Discrete Optimization Models
Discrete Optimization Models
A discrete optimization or an integer programming model is an optimization problem where some of the optimization variables are required to take integer values:
\[
\begin{align}
\min \quad& f(\mathbf{x}) \\
\text{s.t.} \quad& g_i(\mathbf{x}) \leq b_i, \ i = 1, \ldots, m \\
& \mathbf{x} \in \mathbb{R}^{n - p} \times \mathbb{Z}^p.
\end{align}
\]
If the objective and constraints of a discrete optimization problem consists of linear functions then it is known as a linear discrete optimization problem or a mixed integer linear program:
\[
\begin{align}
\min \quad& \mathbf{c}^T \mathbf{x} \\
\text{s.t.} \quad& \mathbf{A} \mathbf{x} \geq \mathbf{b} \\
& \mathbf{x} \in \mathbb{R}^{n - p} \times \mathbb{Z}^p.
\end{align}
\]
Discrete optimization involes optimization over a nonconvex set of feasible solutions.
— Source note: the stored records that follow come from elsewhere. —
$ cat config.mk
export PLATFORM = sky130hd
export DESIGN_NAME = decode_hazard_controller
export DESIGN_NICKNAME = d
export VERILOG_FILES = /design/src/rtl/decode_hazard_controller.sv
export SDC_FILE = /design/constraint.sdc
export NUM_CORES = 1
export LEC_CHECK = 0
export BUFFER_PORTS_ARGS = -buffer_cell sky130_fd_sc_hd__buf_2
export CAP_MARGIN = 40
export CORE_AREA = 2 2 71 73
export DETAILED_ROUTE_END_ITERATION = 16
export DIE_AREA = 0 0 73 75
export PLACE_DENSITY = 0.8
export SLEW_MARGIN = 40
export SYNTH_ARGS = -nofsm -noshare
export SYNTH_HDL_FRONTEND = slang
export SYNTH_SLANG_ARGS = --single-unit
$ cat constraint.sdc
create_clock -name clock -period 2.87 [get_ports clock]
set_clock_uncertainty 0.05 [all_clocks]
set_input_delay 0.287 -clock clock [delete_from_list [all_inputs] [get_ports clock]]
set_output_delay 0.287 -clock clock [all_outputs]
set_load 0.02 [all_outputs]
$ cat src/rtl/decode_hazard_controller.sv
// ID-stage hazard sequencer: load-use stall, branch/jump flush, registered
// EX forwarding selects from an EX/MEM writer scoreboard, saturating counters.
//
// Ports:
//   clock, reset                  rising-edge clock, synchronous active-high reset
//   id_valid                      instruction in ID is real (0 = bubble)
//   id_rs, id_rt                  source register fields of the ID instruction
//   id_uses_rs, id_uses_rt        ID instruction reads rs / rt
//   id_dest                       destination after the reg_dest mux
//   id_reg_write, id_mem_read     decoder reg_write / mem_read (load)
//   id_jump                       decoder jump
//   ex_branch_taken               branch in EX resolved taken
//   stall, flush_if_id            hold PC+IF/ID / zero IF/ID (combinational)
//   bubble_id_ex                  load NOP into ID/EX (combinational)
//   forward_a, forward_b          EX operand source: 00 regfile, 10 EX/MEM, 01 MEM/WB
//   stall_count, flush_count      saturating event counters
module decode_hazard_controller #(
    parameter int CNT_W = 16
) (
    input  logic             clock,
    input  logic             reset,
    input  logic             id_valid,
    input  logic [4:0]       id_rs,
    input  logic [4:0]       id_rt,
    input  logic             id_uses_rs,
    input  logic             id_uses_rt,
    input  logic [4:0]       id_dest,
    input  logic             id_reg_write,
    input  logic             id_mem_read,
    input  logic             id_jump,
    input  logic             ex_branch_taken,
    output logic             stall,
    output logic             flush_if_id,
    output logic             bubble_id_ex,
    output logic [1:0]       forward_a,
    output logic [1:0]       forward_b,
    output logic [CNT_W-1:0] stall_count,
    output logic [CNT_W-1:0] flush_count
);

    typedef enum logic {RUN, STALL} state_t;

    state_t state, state_next;

    // Writers in flight. The WB slot is not kept: the regfile is
    // write-before-read, so a WB writer never needs forwarding.
    logic       ex_valid, ex_reg_write, ex_mem_read;
    logic [4:0] ex_dest;
    logic       mem_valid, mem_reg_write;
    logic [4:0] mem_dest;

    logic       hit_ex_rs, hit_ex_rt, hit_mem_rs, hit_mem_rt;
    logic       load_use;
    logic [1:0] fwd_a_next, fwd_b_next;

    assign hit_ex_rs  = ex_valid & ex_reg_write & (ex_dest == id_rs) & (id_rs != 5'd0);
    assign hit_ex_rt  = ex_valid & ex_reg_write & (ex_dest == id_rt) & (id_rt != 5'd0);
    assign hit_mem_rs = mem_valid & mem_reg_write & (mem_dest == id_rs) & (id_rs != 5'd0);
    assign hit_mem_rt = mem_valid & mem_reg_write & (mem_dest == id_rt) & (id_rt != 5'd0);

    assign load_use = id_valid & ex_mem_read &
                      ((id_uses_rs & hit_ex_rs) | (id_uses_rt & hit_ex_rt));

    always_comb begin
        state_next   = state;
        stall        = 1'b0;
        flush_if_id  = 1'b0;
        bubble_id_ex = 1'b0;
        unique case (state)
            RUN: begin
                if (load_use) begin
                    stall      = 1'b1;
                    state_next = STALL;
                end
            end
            STALL: state_next = RUN;
            default: state_next = RUN;
        endcase
        // A taken branch squashes whatever ID holds, so a pending stall is moot.
        if (ex_branch_taken) begin
            stall       = 1'b0;
            flush_if_id = 1'b1;
            state_next  = RUN;
        end else if (id_jump & id_valid) begin
            flush_if_id = 1'b1;
        end
        bubble_id_ex = stall | ex_branch_taken;
        if (reset) begin
            stall        = 1'b0;
            flush_if_id  = 1'b0;
            bubble_id_ex = 1'b0;
            state_next   = RUN;
        end
    end

    // Youngest writer (EX) takes priority over MEM.
    always_comb begin
        fwd_a_next = 2'b00;
        fwd_b_next = 2'b00;
        if (!bubble_id_ex) begin
            if (hit_ex_rs)       fwd_a_next = 2'b10;
            else if (hit_mem_rs) fwd_a_next = 2'b01;
            if (hit_ex_rt)       fwd_b_next = 2'b10;
            else if (hit_mem_rt) fwd_b_next = 2'b01;
        end
    end

    always_ff @(posedge clock) begin
        if (reset) begin
            state         <= RUN;
            ex_valid      <= 1'b0;
            ex_reg_write  <= 1'b0;
            ex_mem_read   <= 1'b0;
            ex_dest       <= 5'd0;
            mem_valid     <= 1'b0;
            mem_reg_write <= 1'b0;
            mem_dest      <= 5'd0;
            forward_a     <= 2'b00;
            forward_b     <= 2'b00;
            stall_count   <= '0;
            flush_count   <= '0;
        end else begin
            state         <= state_next;
            mem_valid     <= ex_valid;
            mem_reg_write <= ex_reg_write;
            mem_dest      <= ex_dest;
            if (bubble_id_ex | ~id_valid) begin
                ex_valid     <= 1'b0;
                ex_reg_write <= 1'b0;
                ex_mem_read  <= 1'b0;
                ex_dest      <= 5'd0;
            end else begin
                ex_valid     <= 1'b1;
                ex_reg_write <= id_reg_write;
                ex_mem_read  <= id_mem_read;
                ex_dest      <= id_dest;
            end
            forward_a <= fwd_a_next;
            forward_b <= fwd_b_next;
            if (stall && stall_count != '1)
                stall_count <= stall_count + 1'b1;
            if (flush_if_id && flush_count != '1)
                flush_count <= flush_count + 1'b1;
        end
    end

endmodule

After elaboration in Yosys (flattened, before gate mapping) --
Index checks and enable logic that the tools add are counted.
Operators by class: multiply operators 0, reductions and logical operators 9, mux-type cells 14, shift operators 0, bitwise logic cells 20, divide/modulo/power cells 0, magnitude comparators 0, equal/unequal tests 6, add/sub/neg operators 2
Operators by type and width (number):
- $add A16 B1 Y16 const B | 2
- $ne A16 B16 Y1 const B | 2
- $eq A5 B5 Y1 | 4
- $and A1 B1 Y1 | 15
- $mux W1 | 11
- $reduce_bool A5 Y1 | 2
- $reduce_or A2 Y1 | 3
- $reduce_or A3 Y1 | 2
- $mux W2 | 2
- $or A1 B1 Y1 | 3
- $logic_and A1 B1 Y1 | 2
- $not A1 Y1 | 2
- $pmux W1 S2 | 1
Storage, ports and cells: RAM bits 0, memory bits (read-only) 0, memories kept 0, bits in registers 52, input port bits 24, output and inout bits 39, latch bits 0

Logic depth before layout (Yosys ltp) --
depth in word-level cells 13, mapped depth 7, mapped depth without buffers 7

Worst setup path after synthesis --
No wires, ideal clock.
path type register -> register, from register stall_count[0], to register stall_count[6], stages on the path, launching flop included 8, setup slack 0.708 ns, arrival 1.989 ns, path buffers 1, required time 2.697 ns, library setup time 0.123 ns, path through dfxtp_1 > ha_1 > nand3_1 > nor4_1 > nor2b_1 > buf_2 > nor3_1 > mux2_1
Between the ends: cells in the longest elaborated chain, start to end 2, elaborated cells on any way between the ends 3, classes of those cells add/sub (1); eq/ne (1); reduce/logical (1)
Ends and longest elaborated chain:
- start: declaration | line 37 | output logic [CNT_W-1:0] stall_count,
- start signal: assignment | line 141 | stall_count <= stall_count + 1'b1;
- parallel branches: the longest is 2 deep, another holds $add A16 B1 Y16
Parallel ways; which one is timed is not known. A chain may end at the register's enable or synchronous reset.

Worst setup path after layout --
from register ex_dest[2], to output port bubble_id_ex
Between the ends: cells in the longest elaborated chain, start to end 11, elaborated cells on any way between the ends 15, classes of those cells eq/ne (2); mux (4); bitwise (9)
Ends and longest elaborated chain:
- start: declaration | line 48 | logic [4:0] ex_dest;
- start signal: assignment | line 136 | ex_dest <= id_dest;
- $eq A5 B5 Y1, on equally long branches | line 56, 57
- $and A1 B1 Y1, on equally long branches (2 in a row) | line 56, 57
- $and A1 B1 Y1 | line 62 | ((id_uses_rs & hit_ex_rs) | (id_uses_rt & hit_ex_rt));
- $or A1 B1 Y1 * | line 62
- $and A1 B1 Y1 * | line 61 | assign load_use = id_valid & ex_mem_read &
- $mux W1 * | line 71 | if (load_use) begin
- $mux W1 * | line 69 | unique case (state)
- $mux W1 * | line 80 | if (ex_branch_taken) begin
- $or A1 B1 Y1 * | line 87 | bubble_id_ex = stall | ex_branch_taken;
- $mux W1 * | line 88 | if (reset) begin
- end: declaration | line 34 | output logic bubble_id_ex,
Every way passes the cells marked *; elsewhere a longest branch is shown, timed or not.

==> reports/qor.yml <==
outcome: "finished clean"
syn_inst: 278
tns_ns: 0
drv_slew: 0
cap_viol_max_count: 0
cp.required_ns: 2.53
nets: 369
grt_overflow: 0
wl_mm: 5.44
synth_cell_types: 43
route.detailed.drc: 0
num_antenna_cells: 0
stdcell_area_um2: 2940
post_cts_buffers: 0
relSlewSlack_pct: 49.6
io_buffers: 62
async_flop_share_pct: 0
grt_usage_pct: 20.4
cts.repair.resized: 0
layout_commonest_cell: "buf_2"
core-area_um2: 4660
antenna_found_initial: 0
ys_seq_area_share_pct: 42.0
synth_ff_type: "dfxtp_1"
synth_top_cell_by_area: "dfxtp_1"
drive_gt1_share_pct: 23.0
r2r_slack_ns: 0.51
powerDensity_nw_per_um2: 434
startpoint_type: "register"
holdCritStartpoint: "id_dest[2]"
final_cell_mix: "buf_2, dfxtp_1, nor2_1"
worstSetupEndpointType: "output pin"
postCtsHoldBufs: 0
area_delta_synth_final_pct: 18.6
grt_max_degree: 46
die_area_um2: 5480
ir_drop_uv: 261
rsz0062_at_grt: "no"
ys_seq_elements: 52
max_stage_delay_ns: 0.43
rows: 25
cts_tree: "built"
p_total_mw: 1.28
path_delay_family: "simple AND/OR/NAND/NOR gates"
grt_pass1_vias: 2020
crit_chain: "xnor2_1, nand3_1, nor4_4, o21ai_1, a21oi_1, buf_2"
synth.avg_cell_area_um2: 8.92
die_width_um: 73
synth_warnings: 0
setup_viol: 0
detail_route.wl_per_cell_um: 13.7
cts_max_level: 2
fin_cells: 398
ff2ff_path_depth: 7
syn_nets: 304
worstPathArrival_ns: 2.07
gp_congestion: 0.977
dp_cells: 390
final-hold-violation-count: 0
synth-edff-count: 0
hold_depth: 2
ant_nets: 0
drtIter0Drc: 131
root_buffer: "clkbuf_8"
via_per_inst: 5.50
crit_fanout: 6
p_leak_nw: 1.24
cts_max_path_buffers: 2
hp-class: "in2reg"
yosysTopAreaCellShare_pct: 42.0
min_to: "ex_dest[2]"
tightest_slew_ns: 0.749
placed_area_um2: 2840
grt_pass1_wl_mm: 8.78
clkLatencyLatePin_ns: 0.32
vias: 2188
finalCriticalPeriod_ns: 2.41
regToRegStartpoint: "stall_count[0]"
post-route-period-util_pct: 84.0
path_class: "reg2out"
clk_pin_slew_ns: 0.11
crit_slowest_cell: "dfxtp_1"
path_buf_inv: 1
r2r-end: "stall_count[3]"
start_util_pct: 53.2
synth.top_cells.by_area: "dfxtp_1, xor2_1, xnor2_1"
whs_ns: 0.136
clock_sinks: 52
cts_buffers: 5
first_pass_iters: 4
netlist_area_um2: 2480
io_pins: 63
die_height_um: 75
max_freq_mhz: 415
place_hpwl_mm: 3.91
## per-stage QoR
step	utilization (%)	worst slack, ns
global route	63.1	0.292
detailed placement	61.0	0.431
CTS	63.1	0.481
floorplan	-	0.708
global placement	61.0	0.467
finish	63.1	0.459
## report_power, final
part	total (mW)	internal [mW]	leakage, nW	switching, mW
Sequential	0.739	0.730	0.420	0.00955
Clock	0.442	0.178	0.0487	0.264
Combinational	0.0948	0.0401	0.767	0.0547
## synth_stat cells, drive strengths merged, types with 9 or more instances
cell,n
dfxtp,52
and3,11
nand3,13
nor2b,15
nor2,29
nand4,14
xnor2,17
xor2,18
nand2,19
nor3,9
## cell families (layout without fill, tap and decap cells)
logic type	after synthesis	in the layout	share of synthesized area [%]
flops	52	52	42.0
xor+xnor	35	35	12.4
compound gates	26	26	6.92
fa+ha+maj	2	2	1.01
buf+inv	16	82	2.93
simple gates	140	140	31.7
mux	7	7	3.13
## how the worst max path moves through the flow
stage / from / end / cells after the start
floorplan: stall_count[0] / stall_count[6] / 7
global placement: id_rs[1] / stall_count[3] / 7
detailed placement: id_rs[1] / stall_count[3] / 7
CTS: ex_dest[2] / bubble_id_ex / 6
global route: stall_count[0] / stall_count[14] / 7
finish: ex_dest[2] / bubble_id_ex / 6
## registers in the layout (all words and copies together) (netlist names)
register	flops
flush_count	16
ex_reg_write	1
forward_b	2
mem_valid	1
stall_count	16
mem_reg_write	1
mem_dest	5
ex_valid	1
ex_mem_read	1
state	1
ex_dest	5
forward_a	2
## per-layer routing
| metal | up-vias | track usage, % | wire [µm] |
|---|---|---|---|
| li1 | 1108 | - | - |
| met1 | 1015 | 25.4 | 2500 |
| met2 | 53 | 34.4 | 2560 |
| met3 | 12 | 4.69 | 276 |
| met4 | 0 | 8.02 | 99 |
| met5 | - | 0 | 0 |
## area by class of cell
class	count	area [µm²]
fill	399	1720
multi-input combinational	210	1370
inverter	8	30.0
timing repair buffer	66	340
sequential	52	1040
clock inverter	3	26.3
clock buffer	5	68.8
tap	54	67.6
No activity file was read; power rests on OpenSTA's default activity.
Binary Optimization Models
If the discrete variables are required to be binary, then it is a binary optimization model:
\[
\begin{align}
\min \quad& f(\mathbf{x}) \\
\text{s.t.} \quad& g_i (\mathbf{x}) \leq b_i, \ i = 1, \ldots, m \\
&\mathbf{x} \in \mathbb{R}^{n - p} \times \left\{ 0, 1 \right\}^p.
\end{align}
\]
Examples
Indivisible Decisions
Given a set of supply ports and a set of demand ports with given supplies and demans, we are interested in formulating how many cargo ships to lease for each route (supply-demand pair) at minimum cost:
\[
\begin{align}
\min \quad& \sum_{i \in I} \sum_{j \in J} c_{ij} y_{ij} \\
\text{s.t.} \quad& \sum_{i \in I} x_{ij} \geq d_{j}, \ \forall j \in J \\
& \sum_{j \in J} x_{ij} \leq s_i, \ \forall i \in I \\
& x_{ij} \leq U y_{ij}, \ \forall i \in I, j \in J \\
& x_{ij} \geq 0, \ y_{ij} \in \mathbb{Z}_{+}, \ \forall i \in I, j \in J.
\end{align}
\]
Yes/No Decisions
Given a set of projects with their returns, costs, and an overall budget, we would like to decide whether to invest in a project or not to maximize returns:
\[
\begin{align}
\max \quad& \sum^{n}_{j = 1} r_j x_j \\
\text{s.t.} \quad& \sum^n_{j = 1} c_j x_j \leq B \\
& x_j \in \left\{ 0, 1 \right\}, \ \forall j = 1, \ldots, n.
\end{align}
\]
Logical Conditions
A logical condition of investing in project 1 results in a must in investing in projects 2 and 3:
\[
\begin{align}
\max \quad& \sum^n_{j = 1} r_j x_j \\
\text{s.t.} \quad& \sum^n_{j = 1} c_j x_j \leq B \\
&x_1 \leq x_2 \\
&x_1 \leq x_3 \\
&x_j \in \left\{0, 1 \right\}, \ j = 1, \ldots, n.
\end{align}
\]